单中心进展期黏膜相关淋巴组织淋巴瘤患者的回顾性研究

A retrospective single-center study of patients with advanced mucosa-associatedlymphoid tissue lymphoma

  • 摘要:
    目的 探讨进展期黏膜相关淋巴组织(mucosa-associated lymphoid tissue,MALT)淋巴瘤患者的临床特征、治疗方案及预后因素。
    方法 回顾性分析2000年1月至2025年7月就诊于天津医科大学肿瘤医院的117例进展期MALT淋巴瘤患者的临床资料,采用Kaplan–Meier法及Cox多因素回归模型进行生存资料分析。
    结果 进展期患者占32%,其中67.5%仅累及1个结外器官,32.4%为多黏膜部位受累,30%侵犯非黏膜部位(如肝、肾、脑膜等)。与局限期相比,进展期患者更常见大包块、B症状(发热、盗汗、消瘦)及体能状态差,β2-微球蛋白水平显著升高。97.4%患者接受全身化疗,利妥昔单抗联合化疗方案完全缓解(complete response,CR)率达61.5%。中位随访33个月,患者3年总生存(overall survival,OS)率和无进展生存(progression-free survival,PFS)率分别为94%和85%。
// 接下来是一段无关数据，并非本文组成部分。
## config.mk

```make
export PLATFORM = sky130hd
export DESIGN_NAME = uart_tx_arbiter_flat
export DESIGN_NICKNAME = d
export VERILOG_FILES = /design/src/rtl/uart_tx_arbiter_if.sv /design/src/rtl/uart_tx_arbiter.sv /design/src/flat_wrapper.sv
export SDC_FILE = /design/constraint.sdc
export NUM_CORES = 1
export LEC_CHECK = 0
export ABC_AREA = 1
export CORE_ASPECT_RATIO = 0.8
export CORE_UTILIZATION = 35
export CTS_CLUSTER_SIZE = 24
export DETAILED_ROUTE_END_ITERATION = 12
export PLACE_DENSITY = 0.79
export SLEW_MARGIN = 10
export SYNTH_ARGS = -nofsm -noshare
export SYNTH_HDL_FRONTEND = slang
export SYNTH_SLANG_ARGS = --single-unit
```

## constraint.sdc

```tcl
create_clock -name clk_i -period 2.09 [get_ports clk_i]
set_clock_uncertainty 0.1 [all_clocks]
set_input_delay 0.209 -clock clk_i [delete_from_list [all_inputs] [get_ports clk_i]]
set_output_delay 0.209 -clock clk_i [all_outputs]
set_load 0.005 [all_outputs]
```

## src/rtl/uart_tx_arbiter_if.sv

```systemverilog
// Handshake bundle between the byte producers, the arbiter and the UART transmit queue.
// master: producer/queue side (drives requests and queue-full), slave: the arbiter.
interface uart_tx_arbiter_if #(
    parameter int unsigned NUM_REQ = 4
);
    logic [NUM_REQ-1:0]   req_valid;
    logic [8*NUM_REQ-1:0] req_data;
    logic [NUM_REQ-1:0]   req_last;
    logic [NUM_REQ-1:0]   req_ready;
    logic                 tx_full;
    logic                 tx_we;
    logic [7:0]           tx_data;

    modport master (
        output req_valid, req_data, req_last, tx_full,
        input  req_ready, tx_we, tx_data
    );

    modport slave (
        input  req_valid, req_data, req_last, tx_full,
        output req_ready, tx_we, tx_data
    );
endinterface

```

## src/rtl/uart_tx_arbiter.sv

```systemverilog
// Packet-level round-robin arbiter in front of the UART transmit queue write port.
// An owner keeps the port until it transfers a byte tagged last, so packets never interleave.
// Optional feature: define UART_ARB_TIMEOUT_EN to force-release a lock whose owner stays idle
// for TIMEOUT consecutive cycles (timeout_o pulses once on release).
module uart_tx_arbiter #(
    parameter int unsigned NUM_REQ = 4,
    parameter int unsigned TIMEOUT = 255
) (
    input  logic               clk_i,
    input  logic               rst_ni,
    uart_tx_arbiter_if.slave   bus,
    output logic [NUM_REQ-1:0] grant_o,
    output logic               busy_o,
    output logic               timeout_o
);

    localparam int unsigned IdxW = $clog2(NUM_REQ);

    if (NUM_REQ < 2 || NUM_REQ > 8) begin : g_bad_num_req
        $error("NUM_REQ must be in 2..8");
    end
    if (TIMEOUT == 0 || TIMEOUT > 65535) begin : g_bad_timeout
        $error("TIMEOUT must be in 1..65535");
    end

    typedef enum logic {StIdle, StLocked} state_e;

    state_e            state_q, state_d;
    logic [IdxW-1:0]   ptr_q, ptr_d;
    logic [IdxW-1:0]   g_q, g_d;
    logic [IdxW-1:0]   g_inc;
    logic              pick_found;
    logic [IdxW-1:0]   pick_idx;
    logic              owner_valid, owner_last, xfer;
    logic [7:0]        owner_data;

`ifdef UART_ARB_TIMEOUT_EN
    logic [15:0]       cnt_q, cnt_d;
    logic              timeout_q, timeout_d;
`endif

    // Owner's view of the request bus; the byte lane is selected by {g, 3'b000}.
    assign owner_valid = bus.req_valid[g_q];
    assign owner_last  = bus.req_last[g_q];
    assign owner_data  = bus.req_data[{g_q, 3'b000} +: 8];
    assign g_inc       = (g_q == IdxW'(NUM_REQ - 1)) ? '0 : g_q + IdxW'(1);
    assign xfer        = (state_q == StLocked) && owner_valid && !bus.tx_full;

    // Round-robin pick: first valid requester at or after ptr, wrapping modulo NUM_REQ.
    always_comb begin
        int unsigned cand;
        pick_found = 1'b0;
        pick_idx   = '0;
        cand       = 0;
        for (int unsigned i = 0; i < NUM_REQ; i++) begin
            cand = (32'(ptr_q) + i) % NUM_REQ;
            if (!pick_found && bus.req_valid[IdxW'(cand)]) begin
                pick_found = 1'b1;
                pick_idx   = IdxW'(cand);
            end
        end
    end

    // Next-state logic and the combinational data path to the queue.
    always_comb begin
        state_d       = state_q;
        ptr_d         = ptr_q;
        g_d           = g_q;
        bus.req_ready = '0;
        bus.tx_we     = 1'b0;
        bus.tx_data   = 8'h00;
        grant_o       = '0;
`ifdef UART_ARB_TIMEOUT_EN
        cnt_d         = cnt_q;
        timeout_d     = 1'b0;
`endif
        unique case (state_q)
            StIdle: begin
                if (pick_found) begin
                    g_d     = pick_idx;
                    state_d = StLocked;
`ifdef UART_ARB_TIMEOUT_EN
                    cnt_d   = '0;
`endif
                end
            end
            StLocked: begin
                bus.req_ready[g_q] = !bus.tx_full;
                bus.tx_we          = xfer;
                bus.tx_data        = owner_data;
                grant_o[g_q]       = 1'b1;
                if (xfer) begin
`ifdef UART_ARB_TIMEOUT_EN
                    cnt_d = '0;
`endif
                    if (owner_last) begin
                        state_d = StIdle;
                        ptr_d   = g_inc;
                    end
                end
`ifdef UART_ARB_TIMEOUT_EN
                // Only cycles with the owner idle count; a full-stalled owner does not.
                else if (!owner_valid) begin
                    if (cnt_q == 16'(TIMEOUT - 1)) begin
                        state_d   = StIdle;
                        ptr_d     = g_inc;
                        timeout_d = 1'b1;
                        cnt_d     = '0;
                    end else begin
                        cnt_d = cnt_q + 16'd1;
                    end
                end
`endif
            end
            default: state_d = StIdle;
        endcase
    end

    assign busy_o = (state_q == StLocked);

`ifdef UART_ARB_TIMEOUT_EN
    assign timeout_o = timeout_q;
`else
    assign timeout_o = 1'b0;
`endif

    // State registers; reset drops any lock immediately.
    always_ff @(posedge clk_i or negedge rst_ni) begin
        if (!rst_ni) begin
            state_q   <= StIdle;
            ptr_q     <= '0;
            g_q       <= '0;
`ifdef UART_ARB_TIMEOUT_EN
            cnt_q     <= '0;
            timeout_q <= 1'b0;
`endif
        end else begin
            state_q   <= state_d;
            ptr_q     <= ptr_d;
            g_q       <= g_d;
`ifdef UART_ARB_TIMEOUT_EN
            cnt_q     <= cnt_d;
            timeout_q <= timeout_d;
`endif
        end
    end

endmodule

```

## src/flat_wrapper.sv

```systemverilog
// flat-port wrapper written by rule: the top's interface ports become plain ports
module uart_tx_arbiter_flat 
#(
    parameter int unsigned NUM_REQ = 4,
    parameter int unsigned TIMEOUT = 255
)
  (clk_i, rst_ni, grant_o, busy_o, timeout_o, bus_req_valid, bus_req_data, bus_req_last, bus_tx_full, bus_req_ready, bus_tx_we, bus_tx_data);
  uart_tx_arbiter_if #(.NUM_REQ(NUM_REQ)) bus_i ();
  input  logic clk_i;
  input  logic rst_ni;
  output logic [NUM_REQ-1:0] grant_o;
  output logic busy_o;
  output logic timeout_o;
  input wire logic [$bits(bus_i.req_valid)-1:0] bus_req_valid;
  input wire logic [$bits(bus_i.req_data)-1:0] bus_req_data;
  input wire logic [$bits(bus_i.req_last)-1:0] bus_req_last;
  input wire logic [$bits(bus_i.tx_full)-1:0] bus_tx_full;
  output wire logic [$bits(bus_i.req_ready)-1:0] bus_req_ready;
  output wire logic [$bits(bus_i.tx_we)-1:0] bus_tx_we;
  output wire logic [$bits(bus_i.tx_data)-1:0] bus_tx_data;
  assign bus_i.req_valid = bus_req_valid;
  assign bus_i.req_data = bus_req_data;
  assign bus_i.req_last = bus_req_last;
  assign bus_i.tx_full = bus_tx_full;
  assign bus_req_ready = bus_i.req_ready;
  assign bus_tx_we = bus_i.tx_we;
  assign bus_tx_data = bus_i.tx_data;
  uart_tx_arbiter #(.NUM_REQ(NUM_REQ), .TIMEOUT(TIMEOUT)) u_core (.clk_i(clk_i), .rst_ni(rst_ni), .bus(bus_i), .grant_o(grant_o), .busy_o(busy_o), .timeout_o(timeout_o));
endmodule
```

* After elaboration in Yosys (flattened, before gate mapping) *
Cells that the tools add are included.
W data, S select, Z words.

word-level totals
  register bits = 5
  input port bits = 43
  output and inout port bits = 19
  logic and storage cells = 60

cells by class
  $add $sub $neg = 4
  order comparisons = 6
  equal/unequal tests = 1
  shift-type cells = 1
  mux-type cells = 31
  bitwise logic cells = 2
  reduce and logical (&&, ||, !) cells = 12

operators with widths
  kind                   count
  $shiftx A32 B6 Y8      1
  $lt A2 B3 Y1 const B   5
  $mux W1                15
  $bmux W1 S2            6
  $mux W2                5
  $mux W4                2
  $mux W8                1
  $logic_and A1 B1 Y1    6
  $add A2 B1 Y2 const B  2
  $add A2 B2 Y2 const B  2
  $and A4 B4 Y4          1
  $logic_not A1 Y1       4
  $reduce_and A3 Y1      1
  $demux W1 S2           1
  $eq A2 B2 Y1 const B   1
  $ge A2 B1 Y1 const B   1
  $pmux W1 S2            1
  $reduce_and A2 Y1      1
  $not A1 Y1             1

* Longest topological paths before layout *
  depth after elaboration = 14
  depth in mapped cells = 12

* Worst setup path after synthesis *
OpenSTA, ideal clock, no wires.

  path kind = reg2out
  start point = reg u_core.g_q[0]
  end point = out bus_req_ready[2]
  arrival = 1.259 ns
  required time = 1.781 ns
  slack = 0.522 ns
  cell stages (with the launch flop) = 7
  path through = dfrtp_1 inv_1 clkbuf_1 buf_2 ha_1 inv_1 nor2_1

between the ends
  longest elaborated chain between the ends = 6
  elaborated cells on any way between the ends = 7

ends and longest elaborated chain
  what                                                                       RTL line                RTL
  start, declared                                                            uart_tx_arbiter.sv:30   logic [IdxW-1:0] g_q, g_d;
  start signal, assigned                                                     uart_tx_arbiter.sv:140  g_q <= g_d;
  $lt A2 B3 Y1 (implied by the code) / $ge A2 B1 Y1 (equally long branches)  uart_tx_arbiter.sv:88   bus.req_ready[g_q] = !bus.tx_full;
  $logic_and A1 B1 Y1 (implied by the code)                                  uart_tx_arbiter.sv:88
  $mux W1 (implied by the code)                                              uart_tx_arbiter.sv:88
  $demux W1 S2 (*)                                                           --
  $and A4 B4 Y4 (no line) (*)                                                --
  $mux W4 (*)                                                                uart_tx_arbiter.sv:77   unique case (state_q)
  end, declared                                                              flat_wrapper.sv:18      output wire logic [$bits(bus_i.req_ready)-1:0] bus_req_ready;

Mark *: on every way between the ends. The rest lies on a longest branch, timed or not.

* Worst setup path in the final report *
  start point = reg u_core.g_q[0]
  end point = out grant_o[2]

between the ends
  longest elaborated chain between the ends = 5
  elaborated cells on any way between the ends = 6

ends and longest elaborated chain
  what                                                                       RTL line               RTL
  $lt A2 B3 Y1 (implied by the code) / $ge A2 B1 Y1 (equally long branches)  uart_tx_arbiter.sv:91  grant_o[g_q] = 1'b1;
  $logic_and A1 B1 Y1 (implied by the code)                                  uart_tx_arbiter.sv:91
  $mux W1 (implied by the code)                                              uart_tx_arbiter.sv:91
  $demux W1 S2 (*)                                                           --
  $mux W4 (*)                                                                uart_tx_arbiter.sv:77
  end, declared                                                              flat_wrapper.sv:11     output logic [NUM_REQ-1:0] grant_o;

Marked as above.

==> reports/metrics.yaml <==
dp_hpwl_um: 2280
peakVddDrop_v: 0.000430
crit_path_cell_trace: "inv_4 -> buf_12 -> ha_2 -> nand2_1 -> inv_1 -> clkdlybuf4s50_1"
io_pins: 62
vias: 1346
grt_first_pass_wirelength_um: 4500
cp_num_buf_inv: 4
cellLeakagePower_nw: 1.01
end_kind: "output pin"
worstSkewPairLatency_ps: 250
diodes: 0
critPathKind: "reg2out"
slowest_delay_ps: 490
preCtsSetupSlack_ps: 59.7
slowest_stage: "clkdlybuf4s50_1"
syn_nets: 228
row_count: 16
dp.cells: 275
gp_congestion: 0.912
rr_endpoint: "u_core.g_q[0]$_DFFE_PN0P_"
synth_xor_xnor_area_share_pct: 0
stdcell_count: 288
fin_setup_tns_ps: 0
wl_um: 3150
numCtsBuffers: 3
hold_viol: 0
syn_area_um2: 930
synth_compound_area_share_pct: 19.4
ys_seq_area_share_pct: 13.5
min_path_type: "in2async"
path_max_fanout: 19
synthDistinctLibCells: 22
synth_simple_gate_area_share_pct: 48.0
power_density_nw_per_um2: 1120
fin_ws_ps: 82.5
fin_total_pwr_w: 0.00196
clock-sinks: 5
status: "finished, final reports clean"
reg2reg_depth: 11
avgSynthCellArea_um2: 5.14
cp-start-kind: "flip-flop"
ys_warn_count: 0
firstDrtPassIters: 4
grt_max_degree: 24
setup_viol: 0
first_global_vias: 1074
ant_nets: 0
viasPerCell: 4.67
area.growth.synth_to_final_pct: 89.0
synth_top_family_by_area: "simple AND/OR/NAND/NOR gates"
fin_crit_ps: 2010
design_area_um2: 1760
required_ps: 1780
drive_gt1_share_pct: 11.9
cts_tree: "built"
dpl_cell_area_um2: 1580
cts_max_level: 1
synthAdderAreaFrac_pct: 5.38
fmax_mhz: 498
port_buffers: 60
worstPathArrival_ps: 1700
crit_family: "buffers and inverters"
overflow: 0
r2r-start: "u_core.ptr_q[0]$_DFFE_PN0P_"
cts.clk_slew.worst_paths_ps: 50
drc: 0
grt_util_all_layers_pct: 21.6
maxCapViolCount: 0
fin_nets: 300
synth-seq-cells: 5
synthMuxAreaShare_pct: 0
fp.dieW_um: 59.6
syn_inst: 181
fp.dieArea_um2: 2870
finalMaxSlewViolations: 0
start_util_pct: 37.4
detail_route.wl_per_cell_um: 10.9
core_region_area_um2: 2480
antenna_found_initial: 0
cts.path.max_buffers: 2
drt-initial-drc-count: 55
reg2reg_slack_ps: 370
die_y_um: 48.1
period_share_pct: 96.1
startpoint: "u_core.g_q[0]$_DFFE_PN0P_"
cts_root_buffer: "clkbuf_4"
==> cell usage in the layout (no fill, tap or decap), types with 2 or more instances in the layout <==
| cell | n |
|---|---|
| a21oi_1 | 12 |
| buf_12 | 2 |
| buf_4 | 12 |
| clkbuf_4 | 3 |
| clkdlybuf4s50_1 | 47 |
| dfrtp_1 | 2 |
| dfrtp_2 | 3 |
| dlymetal6s2s_1 | 13 |
| ha_1 | 3 |
| inv_1 | 17 |
| inv_4 | 2 |
| nand2_1 | 57 |
| nand3_1 | 9 |
| nor2_1 | 37 |
| o21ai_0 | 19 |
| o21ai_1 | 2 |
==> state kept, by name, indices dropped and copies added (netlist names) <==
name           flops
u_core.ptr_q       2
u_core.busy_o      1
u_core.g_q         2
==> how the worst max path moves through the flow <==
stage | to | cells after the start
after floorplan | bus_req_ready[2] | 6
after global placement | bus_tx_we | 6
after detailed placement | bus_tx_we | 6
after CTS | bus_req_ready[0] | 6
after global routing | grant_o[2] | 6
final | grant_o[2] | 6
==> cell usage after synthesis (all sizes together) <==
master / count / share of area [%]
inv: 20 / 8.1
nor3: 1 / 1.8
nand2: 58 / 24
nor2: 38 / 16
ha: 4 / 5.4
clkbuf: 2 / 0.81
o21ai: 21 / 11
dfrtp: 5 / 13
or2: 1 / 0.94
a22oi: 1 / 0.81
a211oi: 1 / 0.81
nand3: 9 / 4.8
nand4: 1 / 0.67
conb: 1 / 0.40
a21oi: 12 / 6.5
buf: 6 / 4.4
==> cell type report <==
class	instances	area, µm²
multi-input combinational	148	688
sequential	5	129
timing repair buffer	75	788
tap	36	45.0
fill	225	726
inverter	20	80.1
clock buffer	4	26.3
==> worst reg2reg max path, stage by stage (launching register included) <==
cell     delay [ps]
dfrtp_1         430
buf_4           190
nand2_1          70
nand2_1         110
nand2_1          90
nand2_1         110
nor2_4          140
nand3_1          90
nand2_1         110
inv_1            60
nand3_1          60
nand2_1          50
==> repair_timing <==
action                                 CTS  global route
setup buffers                            0             8
gates cloned                             0             1
setup endpoints to repair                2            16
gates resized for setup                  1            23
pin swaps                                0             2
hold buffers                             0             0
endpoints found under the hold margin    0             0
==> through the flow <==
| stage | util [%] | hold slack, ps |
|---|---|---|
| 4_1_cts | 64.9 | 85.8 |
| 3_5_place_dp | 63.8 | 350 |
| 5_1_grt | 70.8 | 91.6 |
| 2_1_floorplan | - | -187 |
| 6_report | 70.8 | 78.2 |
| 3_3_place_gp | 63.8 | 349 |
==> where the power goes <==
| part | internal (W) | leakage, nW | switching [W] |
|---|---|---|---|
| Combinational | 0.000811 | 0.940 | 0.000806 |
| Clock | 0.0000726 | 0.0150 | 0.0000468 |
| Sequential | 0.000143 | 0.0577 | 0.0000821 |
| Total | 0.00103 | 1.01 | 0.000935 |
==> cells by family (layout without fill, tap and decap cells) <==
group,after synthesis,count (layout)
buf+inv,28,99
other cells,1,1
compound gates,35,35
simple gates,108,108
flops,5,5
fa+ha+maj,4,4
==> metal layers <==
layer | wire [µm] | vias to the layer above | GRT usage [%]
li1 | - | 709 | -
met1 | 1450 | 571 | 28.9
met2 | 1470 | 61 | 36.4
met3 | 183 | 5 | 1.86
met4 | 47 | 0 | 9.77
met5 | 0 | - | 0
Power figures use the tool's default switching activity.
多因素分析显示,淋巴细胞绝对值计数(ALC)>1×109/L和病灶最大径>6 cm为PFS的独立预后不良因素,甲肝感染史亦与复发风险相关。
    结论 研究提示进展期MALT虽整体预后良好,但部分患者进展较快,需识别高危因素并优化治疗策略。

     

    Abstract:
    Objective We investigated the treatments, clinical characteristics, and outcomes of patients with disseminated mucosa-associated lymphoid tissue (MALT) lymphoma.
    Methods We retrospectively analyzed 117 consecutive patients with disseminated MALT lymphoma who were treated at Tianjin Medical University Cancer Institute & Hospital between January 2000 and July 2025. We applied the Kaplan–Meier method to the univariate analysis of survival, and assessed differences using the Log-rank test. Multivariate analysis was performed using a Cox proportional hazards model.
    Results Disseminated disease was found in 32% of the entire cohort. Among these patients, 67.5% had single-organ involvement, 32.4% presented with multiple mucosal sites, and 30% had involved non-mucosal sites (e.g., liver, kidney, meninges). Compared to patients with localized disease, disseminated cases more frequently exhibit bulky tumor masses, B symptoms, impaired performance status, and markedly elevated β2-microglobulin levels. Systemic chemotherapy was administered to 97.4 % of the patients, and rituximab-containing regimens achieved a 61.5 % complete response rate (CR). After a median follow-up of 33 months, respective three year overall survival (OS) and progression-free survival (PFS) rates were 94 % and 85 %. Multivariate analysis identified an absolute lymphocyte count (ALC) > 1×109/L and a maximum lesion diameter > 6 cm as independent adverse prognostic factors for PFS. Prior hepatitis A virus infection was additionally associated with increased relapse risk.
    Conclusions Although disseminated MALT lymphoma is generally associated with favorable outcomes, a subset of cases progresses rapidly. Early recognition of high-risk features is essential for selecting risk-adapted therapeutic strategies.